• Source data:
= Beginning of Section =
`src/img_pkg.sv`:
```
package img_pkg;

    // ==================================================
    // Image geometry and stream layout
    // ==================================================
    localparam int IMG_WIDTH      = 16;
    localparam int IMG_HEIGHT     = 16;
    localparam int PIXEL_COUNT    = IMG_WIDTH * IMG_HEIGHT;
    localparam int BLOCK_COUNT    = 2;
    localparam int HEADER_WORDS   = 4;
    localparam int CHECKSUM_WORDS = 2;
    localparam int PADDING_WORDS  = 2;

    // Statistics sample every 4th pixel of every 4th line
    localparam int STAT_GRID      = 4;

    // Thumbnail keeps the top-left 2x2 of each 8x8 tile
    localparam int THUMB_GRID     = 8;
    localparam int THUMB_KEEP     = 2;

    // ==================================================
    // Word types
    // ==================================================
    typedef logic [15:0] word_t;
    typedef logic [11:0] pixel_t;
    typedef logic [7:0]  addr_t;
    typedef logic [0:0]  block_t;
    typedef logic [63:0] header_t;
    typedef logic [8:0]  count_t;
    typedef logic [17:0] stat_t;
    // Sum B in the upper half, sum A in the lower half
    typedef logic [31:0] checksum_t;

    // Stored pixel word, sample bytes in little-endian order
    typedef union packed {
        word_t raw;
        struct packed {
            logic [7:0] lo_bits;
            logic [3:0] pad;
            logic [3:0] hi_bits;
        } fields;
    } pixel_word_u;

endpackage

```
`src/frame_wr_if.sv`:
```
// Capture side write port into the frame store
interface frame_wr_if;
    logic            en;
    img_pkg::block_t block;
    img_pkg::addr_t  addr;
    img_pkg::word_t  data;

    modport capture (
        output en,
        output block,
        output addr,
        output data
    );

    modport store (
        input en,
        input block,
        input addr,
        input data
    );
endinterface

```
`src/pixel_capture.sv`:
```
module pixel_capture (
    input  logic              clk,
    input  logic              arst_n,
    input  logic              capture_start,
    input  logic              skip_count,
    input  img_pkg::block_t   ram_block,
    input  img_pkg::pixel_t   img_d,
    input  logic              img_fv,
    input  logic              img_lv,
    frame_wr_if.capture       wr,
    output logic              capture_done,
    output img_pkg::count_t   pixel_count,
    output img_pkg::stat_t    highlight_count,
    output img_pkg::stat_t    shadow_count
);
    enum logic [1:0] {ST_IDLE, ST_WAIT, ST_SKIP, ST_STORE} state;

    img_pkg::pixel_t       d_q;
    logic                  fv_q;
    logic                  lv_q;
    logic                  fv_prev;
    logic                  lv_prev;
    logic                  skip_left;
    img_pkg::block_t       blk;
    logic [$clog2(img_pkg::STAT_GRID)-1:0] pos_x;
    logic [$clog2(img_pkg::STAT_GRID)-1:0] pos_y;
    img_pkg::pixel_word_u  packed_word;
    logic                  frame_start;
    logic                  line_end;
    logic                  stat_sample;

    // Sensor sample register
    always_ff @(posedge clk) begin
        d_q <= img_d;
    end

    assign frame_start = fv_q && !fv_prev;
    assign line_end    = lv_prev && !lv_q;

    always_comb begin
        packed_word.fields.lo_bits = d_q[7:0];
        packed_word.fields.pad     = '0;
        packed_word.fields.hi_bits = d_q[11:8];
    end

    // ==================================================
    // Write port
    // ==================================================
    assign wr.en    = (state == ST_STORE) && lv_q &&
                      (pixel_count != img_pkg::count_t'(img_pkg::PIXEL_COUNT));
    assign wr.block = blk;
    assign wr.addr  = img_pkg::addr_t'(pixel_count);
    assign wr.data  = packed_word.raw;

    // First pixel of the first line in each 4x4 cell
    assign stat_sample = wr.en && (pos_x == '0) && (pos_y == '0);

    always_ff @(posedge clk or negedge arst_n) begin
        if (!arst_n) begin
            state           <= ST_IDLE;
            fv_q            <= 1'b0;
            lv_q            <= 1'b0;
            fv_prev         <= 1'b0;
            lv_prev         <= 1'b0;
            skip_left       <= 1'b0;
            blk             <= '0;
            pos_x           <= '0;
            pos_y           <= '0;
            capture_done    <= 1'b0;
            pixel_count     <= '0;
            highlight_count <= '0;
            shadow_count    <= '0;
        end else begin
            fv_q         <= img_fv;
            lv_q         <= img_lv;
            fv_prev      <= fv_q;
            lv_prev      <= lv_q;
            capture_done <= 1'b0;

            pos_x <= lv_q ? pos_x + 1'b1 : '0;
            if (!fv_q) begin
                pos_y <= '0;
            end else if (line_end) begin
                pos_y <= pos_y + 1'b1;
            end

            if (wr.en) begin
                pixel_count <= pixel_count + 1'b1;
            end
            if (stat_sample && (&d_q[11:5])) begin
                highlight_count <= highlight_count + 1'b1;
            end
            if (stat_sample && !(|d_q[11:5])) begin
                shadow_count <= shadow_count + 1'b1;
            end

            case (state)
                ST_IDLE: begin
                end
                ST_WAIT: begin
                    if (frame_start) begin
                        state <= ST_SKIP;
                    end
                end
                // A skipped frame goes back to waiting for the next one
                ST_SKIP: begin
                    skip_left <= 1'b0;
                    state     <= skip_left ? ST_WAIT : ST_STORE;
                end
                ST_STORE: begin
                    if (!fv_q) begin
                        capture_done <= 1'b1;
                        state        <= ST_IDLE;
                    end
                end
                default: state <= ST_IDLE;
            endcase

            if (capture_start) begin
                state           <= ST_WAIT;
                skip_left       <= skip_count;
                blk             <= ram_block;
                pixel_count     <= '0;
                highlight_count <= '0;
                shadow_count    <= '0;
            end
        end
    end

    // Address never wraps back to word 0 while a frame is stored
    a_no_wrap: assert property (@(posedge clk) disable iff (!arst_n)
        wr.en |=> !(wr.en && (wr.addr == '0)));

endmodule

```
`src/flat_wrapper.sv`:
```
// flat-port wrapper written by rule: the top's interface ports become plain ports
module pixel_capture_flat 
  (clk, arst_n, capture_start, skip_count, ram_block, img_d, img_fv, img_lv, capture_done, pixel_count, highlight_count, shadow_count, wr_en, wr_block, wr_addr, wr_data);
  frame_wr_if wr_i ();
  input  logic clk;
  input  logic arst_n;
  input  logic capture_start;
  input  logic skip_count;
  input  img_pkg::block_t ram_block;
  input  img_pkg::pixel_t img_d;
  input  logic img_fv;
  input  logic img_lv;
  output logic capture_done;
  output img_pkg::count_t pixel_count;
  output img_pkg::stat_t highlight_count;
  output img_pkg::stat_t shadow_count;
  output wire logic [$bits(wr_i.en)-1:0] wr_en;
  output wire logic [$bits(wr_i.block)-1:0] wr_block;
  output wire logic [$bits(wr_i.addr)-1:0] wr_addr;
  output wire logic [$bits(wr_i.data)-1:0] wr_data;
  assign wr_en = wr_i.en;
  assign wr_block = wr_i.block;
  assign wr_addr = wr_i.addr;
  assign wr_data = wr_i.data;
  pixel_capture u_core (.clk(clk), .arst_n(arst_n), .capture_start(capture_start), .skip_count(skip_count), .ram_block(ram_block), .img_d(img_d), .img_fv(img_fv), .img_lv(img_lv), .wr(wr_i), .capture_done(capture_done), .pixel_count(pixel_count), .highlight_count(highlight_count), .shadow_count(shadow_count));
endmodule
```
`config.mk`:
```
export PLATFORM = sky130hd
export DESIGN_NAME = pixel_capture_flat
export DESIGN_NICKNAME = d
export VERILOG_FILES = /design/src/img_pkg.sv /design/src/frame_wr_if.sv /design/src/pixel_capture.sv /design/src/flat_wrapper.sv
export SDC_FILE = /design/constraint.sdc
export NUM_CORES = 1
export LEC_CHECK = 0
export BUFFER_PORTS_ARGS = -buffer_cell sky130_fd_sc_hd__buf_2
export CORE_MARGIN = 5
export CORE_UTILIZATION = 45
export CTS_CLUSTER_SIZE = 8
export DETAILED_ROUTE_END_ITERATION = 16
export PLACE_DENSITY_LB_ADDON = 0.08
export SYNTH_ARGS = -nofsm -noshare
export SYNTH_HDL_FRONTEND = slang
export SYNTH_SLANG_ARGS = --single-unit
```
`constraint.sdc`:
```
create_clock -name clk -period 3.4 [get_ports clk]
set_input_delay 0.34 -clock clk [delete_from_list [all_inputs] [get_ports clk]]
set_output_delay 0.34 -clock clk [all_outputs]
set_load 0.1 [all_outputs]
```
# Yosys cells after proc, flatten, opt, wreduce, memory -nomap -nowiden
# Cells that the tools add are included.
# word_totals
reg_bits	70
output_inout_bits	72
word_cells	65
# classes
addsub	5
reduce_logical	21
eq_ne	7
muxes	18
# ops
cell	count
$mux W18	4
$add A18 B1 Y18 const B	2
$mux W9	2
$mux W2	7
$add A9 B1 Y9 const B	1
$ne A9 B9 Y1 const B	1
$logic_and A1 B1 Y1	8
$reduce_bool A2 Y1	4
$reduce_and A7 Y1	1
$reduce_or A7 Y1	1
$pmux W2 S3	1
$add A2 B1 Y2 const B	2
$eq A2 B2 Y1 const B	2
$logic_not A2 Y1	2
$mux W1	4
$reduce_bool A4 Y1	1
$logic_not A1 Y1	3
$ne A3 B2 Y1 const B	1
$ne A3 B3 Y1 const B	1
$reduce_and A3 Y1	1
$eq A2 B1 Y1 const B	1
$ne A2 B2 Y1 const B	1

# Longest topological paths before layout
# Gate-level depths: netlist (run 1).
# logic_depth
depth_word	8
mapped_depth	8
mapped_depth_nobuf	7

# Worst setup path before layout (run 1)
# No wires, ideal clock.
# synth_path
path_type	register to register
start	register u_core.pixel_count[0]
end	register u_core.pixel_count[4]
setup_slack_ps	-93
setup_time_ps	78
required_ps	3322
synth_period_minus_slack_ps	3493
stages_incl_launch_ff	9
path_buffers	1
arrival_ps	3416
cell_sequence	dfrtp_1 > inv_1 > ha_1 > or4b_2 > o21a_1 > clkbuf_1 > nand2_1 > or3_1 > a21oi_1
# synth_between
elab_chain_cells	3
word_cells_on_any_way	6
cone_classes	1 x add/sub; 1 x eq/ne; 2 x mux; 2 x reduce/logical
# synth_rtl
element	line_no	rtl
start, declared	pixel_capture.sv:12	output img_pkg::count_t pixel_count,
start signal, assigned	pixel_capture.sv:88	pixel_count <= pixel_count + 1'b1;
$ne A9 B9 Y1	pixel_capture.sv:50	(pixel_count != img_pkg::count_t'(img_pkg::PIXEL_COUNT));
$logic_and A1 B1 Y1	pixel_capture.sv:49	assign wr.en = (state == ST_STORE) && lv_q &&
net wr_en	flat_wrapper.sv:17	output wire logic [$bits(wr_i.en)-1:0] wr_en;
$reduce_bool A2 Y1 (no source line)	--	
# The timed path passes the listed nets, and every way through them passes these cells. The select of a mux whose other input is x is not followed.
# A chain may end at the register's enable or synchronous reset.

# Worst setup path after layout (run 1)
# layout_path
start	register u_core.pixel_count[0]
end	output wr_en
# layout_between
elab_chain_cells	2
# layout_rtl
element	line_no
$ne A9 B9 Y1	pixel_capture.sv:50
$logic_and A1 B1 Y1	pixel_capture.sv:49
end, declared	flat_wrapper.sv:17
# Every way passes these cells.

==> results of run 1 <==
==> power by group through the flow <==
stage	combinational (mW)	clock, mW	sequential, mW
finish	0.175	0.549	0.861
global route	0.188	0.606	0.863
CTS	0.178	0.570	0.860
detailed placement	0.178	0	0.877
global placement	0.177	0	0.876
floorplan	0.0678	0	0.947
==> cell usage in the layout, fill, tap and decap left out, types with 2 or more instances in the layout <==
master	synthesis	routed
sky130_fd_sc_hd__a21oi_1	14	14
sky130_fd_sc_hd__xnor2_1	18	18
sky130_fd_sc_hd__conb_1	1	4
sky130_fd_sc_hd__ha_1	6	6
sky130_fd_sc_hd__inv_1	12	12
sky130_fd_sc_hd__and4_1	4	4
sky130_fd_sc_hd__and2_1	3	3
sky130_fd_sc_hd__nand4_1	18	18
sky130_fd_sc_hd__nor2_1	39	39
sky130_fd_sc_hd__and3_1	9	9
sky130_fd_sc_hd__nor3_1	7	7
sky130_fd_sc_hd__buf_2	3	86
sky130_fd_sc_hd__dfrtp_1	58	58
sky130_fd_sc_hd__o21ai_0	12	12
sky130_fd_sc_hd__nand2_1	16	16
sky130_fd_sc_hd__nand3_1	13	13
sky130_fd_sc_hd__nor4_1	8	8
sky130_fd_sc_hd__buf_4	12	2
sky130_fd_sc_hd__or3_1	9	9
sky130_fd_sc_hd__clkbuf_8	0	9
sky130_fd_sc_hd__dfxtp_1	12	12
sky130_fd_sc_hd__or4b_2	2	2
sky130_fd_sc_hd__clkinv_2	0	2
sky130_fd_sc_hd__clkbuf_1	9	5
sky130_fd_sc_hd__xor2_1	16	16
sky130_fd_sc_hd__nor2b_1	2	2
sky130_fd_sc_hd__nand2b_1	3	3
==> cells by family after synthesis <==
logic type	count (synthesis)
AND/OR/NAND/NOR	138
flip-flops	70
buffers and inverters	36
XOR/XNOR	34
AO/OA/AOI/OAI	30
adder cells (fa/ha/maj)	6
multiplexers	2
other	1
==> final cells by class <==
type	instances	area, um2	area share (%)
sequential	70	1690	44.8
multi-input combinational	214	1320	35.0
timing repair buffer	88	445	11.8
clock buffer	14	143	3.78
tap	96	120	3.18
inverter	12	45.0	1.19
clock inverter	2	10.0	0.265
==> worst reg2reg max path, delay by kind of cell, from the launching register on <==
family	cells	cell delay (ps)
AND/OR/NAND/NOR	3	1330
flip-flops	1	470
AO/OA/AOI/OAI	2	390
adder cells (fa/ha/maj)	1	180
buffers and inverters	1	70
==> through the flow <==
step	worst slack (ps)	utilization (%)	hold slack (ps)	area (um2)	cells
after floorplan	383	-	44.4	3200	320
after global placement	928	53.0	418	3620	480
after detailed placement	859	53.0	434	3620	480
after CTS	717	55.3	78.0	3780	496
after global routing	606	55.3	83.9	3780	496
final	738	55.3	96.0	3780	496
==> per-layer routing <==
metal | GRT usage [%] | vias to the layer above
li1 | - | 1229
met1 | 19.9 | 1192
met2 | 25.5 | 60
met3 | 4.09 | 10
met4 | 7.22 | 0
met5 | 0 | -
==> registers in the layout, summed over array words and instances, names as in the netlist <==
signal and flops:
u_core.wr.block 1, u_core.pos_x 2, u_core.skip_left 1, u_core.fv_prev 1, u_core.shadow_count 18, u_core.state 2
u_core.capture_done 1, u_core.highlight_count 18, u_core.pos_y 2, u_core.lv_prev 1, u_core.fv_q 1, u_core.pixel_count 9
u_core.lv_q 1, u_core.d_q 12
==> final timing paths <==
check | from | endpoint | slack [ps] | cells past startpoint
max reg2reg | u_core.pixel_count[0]$_DFFE_PN0P_ | u_core.shadow_count[17]$_DFFE_PN0P_ | 860 | 7
max in group asynchronous | arst_n | u_core.shadow_count[7]$_DFFE_PN0P_ | 2460 | 2
min | img_d[6] | u_core.d_q[6]$_DFF_P_ | 100 | 1
max | u_core.pixel_count[0]$_DFFE_PN0P_ | wr_en | 740 | 5
min reg2reg | u_core.pos_x[0]$_DFF_PN0_ | u_core.pos_x[0]$_DFF_PN0_ | 440 | 1
min in group asynchronous | arst_n | u_core.pixel_count[6]$_DFFE_PN0P_ | 180 | 1
==> results.cfg, run 1 <==
[synth]
synth.top_cells.by_area = sky130_fd_sc_hd__dfrtp_1 (46%), sky130_fd_sc_hd__dfxtp_1 (7.5%), sky130_fd_sc_hd__xnor2_1 (4.9%)
synth.top_cell.area_share_pct = 45.6
number_of_distinct_library_cell_variants_in_the_gate_level_netlist_after_synthesis = 36
synth_common_cells = sky130_fd_sc_hd__dfrtp_1 (58), sky130_fd_sc_hd__nor2_1 (39), sky130_fd_sc_hd__nand4_1 (18), sky130_fd_sc_hd__xnor2_1 (18)
synth_top_family_by_area = simple AND/OR/NAND/NOR gates
post_synth_xor_area_fraction_pct = 9.35
yosysSeqAreaShare_pct = 53.1
synth_flop_cell = sky130_fd_sc_hd__dfrtp_1
post_synthesis_instance_total = 317
synth_edf_count = 0
netlist.top_cell.by_area = sky130_fd_sc_hd__dfrtp_1
ys_ff_latch = 70
post_synth.cell_area_avg_um2 = 10.0
post_synth_instance_area_mm2 = 0.00319
synthesis_warnings = 0
synth-simple-area-share_pct = 22.9
synth_compound_area_share_pct = 5.73
yosys-mux-area-fraction_pct = 0.668
async_reset_ff_share_pct = 82.9
synth_most_common_cell = sky130_fd_sc_hd__dfrtp_1
synthAdderAreaFrac_pct = 2.36

[pwr]
power_frac_comb_pct = 11.0
p_leak_nw = 1.80
power.share.clock_pct = 34.7
p_int_mw = 1.14
finalPower_mw = 1.58
power.switching_fraction_pct = 27.9
power.density_cell_area_mw_per_mm2 = 420
vdd.ir_drop.worst_v = 0.000313
sequentialPowerShare_pct = 54.3
total_switching_power_uw = 441

[placed_design]
dp_hpwl_um = 4730
finalWeightedCongestion = 0.838
place.port_buffers = 86

[floorplan]
die_area_mm2 = 0.00886
chipWidth_um = 94.1
number_of_standard_cell_rows_in_the_floorplan = 30
design.portCount = 91
initial_core_util_pct = 46.6
fp.coreArea_mm2 = 0.00683
die_y_um = 94.1

[setup_path]
required_time_reported_for_the_critical_path_endpoint_ps = 3060
cp_slowest_cell = sky130_fd_sc_hd__or4b_2
worst-path-max-fanout = 9
timing_worst_setup_path_type = register to output port
critPathMaxStageDelay_ps = 660
end_kind = output port
crit_family = simple AND/OR/NAND/NOR gates
worstPathArrival_ps = 2320
path_cells = inv_1, ha_1, or4b_2, o21a_1, buf_2
setup.worst_path.start_class = register
critical_path_buf_inv_count = 2

[route]
wirelength_met1_um = 3070
length_of_the_first_detailed_routing_pass_in_iterations = 4
routed-via-count = 2491
dr.first_iter.drc_count = 62
met2_wirelength_um = 3090
detail_route_antenna_nets = 0
total_wirelength_um = 6680
vias_per_cell = 5.02
average_routed_wire_per_standard_cell_um = 13.5
drc = 0
highest_layer = met4
wl_met3_um = 402

[sta]
final-setup-viol-count = 0
worst-slew-pin-transition_ps = 1020
timing_max_transition_violations_final = 0
setup_tns_ps = 0
final_min_period_over_clock_period_pct = 78.3
finalWorstPathRequiredPeriod_ps = 2660
timing.max_slew.rel_slack_pct = 32.1
clock-skew-final_ps = 11.4
finalHoldViolCount = 0
fmaxAchievable_mhz = 376
setup_repair_after_global_routing_missed_its_margin = no

[clocking]
ctsResizeCount = 0
cts-hold-fix-buffers = 0
clk-insertion-delay-late_ps = 340
clockBufferDepth = 2
cts_made_buffers = 9
cts.reportedPaths.clkPinSlew_ps = 70
cts_post_setup_buffers_inserted = 0
ctsHtreeMaxLevel = 3
clk_root_buffer_cell = sky130_fd_sc_hd__clkbuf_8
clock_sink_count = 70
cts_tree = done

[job]
timing.max_cap.violations = 0

[finish]
net_total_in_the_final_layout = 420
antenna_diodes = 0
fillCellCount = 673
layout-area-overhead-vs-synth_pct = 18.5
layout-drive-gt1-share_pct = 26.0

[global_route]
first_global_vias = 2342
antenna_found_initial = 0
grtUsageTotal_pct = 15.8
globalRoute.totalOverflow = 0
grt_max_degree = 51
grt_first_pass_wirelength_um = 11000

[hold_path]
worst_hold_path_type = primary input to register

[run_status]
run_status = complete, no violations
Note: power is estimated with default switching activity, not from simulation.
==> inputs of run 2 (changes only) <==
Clock period 3.4 ns to 2.6 ns, I/O delays scaled along.
==> results.cfg, run 2 (synthesis results as in run 1) <==
[run_status]
run_status = complete, no violations

[sta]
worst-slew-pin-transition_ps = 501
setup_repair_after_global_routing_missed_its_margin = no
setup_tns_ps = 0
clock-skew-final_ps = 9.80
finalWorstPathRequiredPeriod_ps = 2480
timing.max_slew.rel_slack_pct = 66.6
finalHoldViolCount = 0
final_min_period_over_clock_period_pct = 95.3
fmaxAchievable_mhz = 404
hold_worst_slack_ps = 16.6
timing_max_transition_violations_final = 0
final-setup-viol-count = 0

[finish]
fillCellCount = 618
multiInputGateArea_mm2 = 0.00132
net_total_in_the_final_layout = 432
layout.cells.most_common = sky130_fd_sc_hd__buf_2
layout-drive-gt1-share_pct = 29.6
layout_top_registers = u_core.highlight_count (18), u_core.shadow_count (18), u_core.d_q (12)
most-common-layout-cells = sky130_fd_sc_hd__buf_2 (85), sky130_fd_sc_hd__dfrtp_1 (49), sky130_fd_sc_hd__nor2_1 (39), sky130_fd_sc_hd__nand4_1 (18), sky130_fd_sc_hd__xnor2_1 (18)
seqCellArea_mm2 = 0.00170
layout-area-overhead-vs-synth_pct = 24.0
antenna_diodes = 0

[floorplan]
initial_core_util_pct = 46.6
design.portCount = 91
fp.coreArea_mm2 = 0.00683
number_of_standard_cell_rows_in_the_floorplan = 30
die_area_mm2 = 0.00886
die_y_um = 94.1
chipWidth_um = 94.1

[setup_path]
worst-path-max-fanout = 9
critPathMaxStageDelay_ps = 650
worst_r2r_path_depth = 7
cp_slowest_cell = sky130_fd_sc_hd__or4b_2
worstPathArrival_ps = 2220
required_time_reported_for_the_critical_path_endpoint_ps = 2340
end_kind = output port
cp.depth = 5
crit_family = simple AND/OR/NAND/NOR gates
setup.worst_path.start_class = register
timing_worst_setup_path_type = register to output port
path_cells = inv_1, ha_1, or4b_2, o21a_2, buf_4
critical_path_buf_inv_count = 2

[route]
routed-via-count = 2555
dr.first_iter.drc_count = 98
wirelength_met1_um = 3240
highest_layer = met4
total_wirelength_um = 7070
met2_wirelength_um = 3330
wl_met3_um = 362
detail_route_antenna_nets = 0
vias_per_cell = 5.03
average_routed_wire_per_standard_cell_um = 13.9
length_of_the_first_detailed_routing_pass_in_iterations = 4
drc = 0

[pwr]
vdd.ir_drop.worst_v = 0.000379
finalPower_mw = 2.25
p_leak_nw = 1.86
power.density_cell_area_mw_per_mm2 = 568

[clocking]
clock_sink_count = 70
cts_made_buffers = 9
cts.reportedPaths.clkPinSlew_ps = 80
cts_post_setup_buffers_inserted = 0
cts_tree = done
clk-insertion-delay-late_ps = 340
ctsHtreeMaxLevel = 3
clk_root_buffer_cell = sky130_fd_sc_hd__clkbuf_8
clockBufferDepth = 2

[global_route]
globalRoute.totalOverflow = 0
grt_max_degree = 40
first_global_vias = 2452
grt_first_pass_wirelength_um = 11700
antenna_found_initial = 0
grtUsageTotal_pct = 16.9

[placed_design]
finalWeightedCongestion = 0.830
place.port_buffers = 86
dp_hpwl_um = 4950

[hold_path]
min_path_cells = 1
worst_hold_path_type = primary input to register

[job]
timing.max_cap.violations = 0
## run 2: changes by cell type in the layout (fill, tap and decap cells not counted), sizes merged
| cell | change |
|---|---|
| clkbuf | -4 |
| clkinv | +2 |
| buf | +3 |
| bufinv | +1 |
| clkinvlp | +1 |
| dlygate4sd3 | +9 |
## run 2: per-stage QoR
stage / std cells / util, % / setup slack [ps] / area, um2
after global placement: 483 / 53.5 / 237 / 3660
after CTS: 507 / 57.6 / 12.2 / 3940
final: 508 / 57.8 / 122 / 3950
after detailed placement: 483 / 53.5 / 194 / 3660
after global routing: 508 / 57.8 / 14.4 / 3950
after floorplan: 320 / - / 5.51 / 3210
## run 2: worst reg2reg max path, delay by kind of cell, from the launching register on
family | cells | cell delay, ps
flip-flops | 1 | 460
AO/OA/AOI/OAI | 1 | 440
XOR/XNOR | 1 | 180
adder cells (fa/ha/maj) | 1 | 130
AND/OR/NAND/NOR | 3 | 1010
buffers and inverters | 1 | 80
= End of Section =
• Problem description:
Give the exact lines, and only those, from the line containing "u_core.wr.block 1, u_core.pos_x" through the line containing "max reg2reg |" in the entries above.

• Answer to the exercise:
u_core.wr.block 1, u_core.pos_x 2, u_core.skip_left 1, u_core.fv_prev 1, u_core.shadow_count 18, u_core.state 2
u_core.capture_done 1, u_core.highlight_count 18, u_core.pos_y 2, u_core.lv_prev 1, u_core.fv_q 1, u_core.pixel_count 9
u_core.lv_q 1, u_core.d_q 12
==> final timing paths <==
check | from | endpoint | slack [ps] | cells past startpoint
max reg2reg | u_core.pixel_count[0]$_DFFE_PN0P_ | u_core.shadow_count[17]$_DFFE_PN0P_ | 860 | 7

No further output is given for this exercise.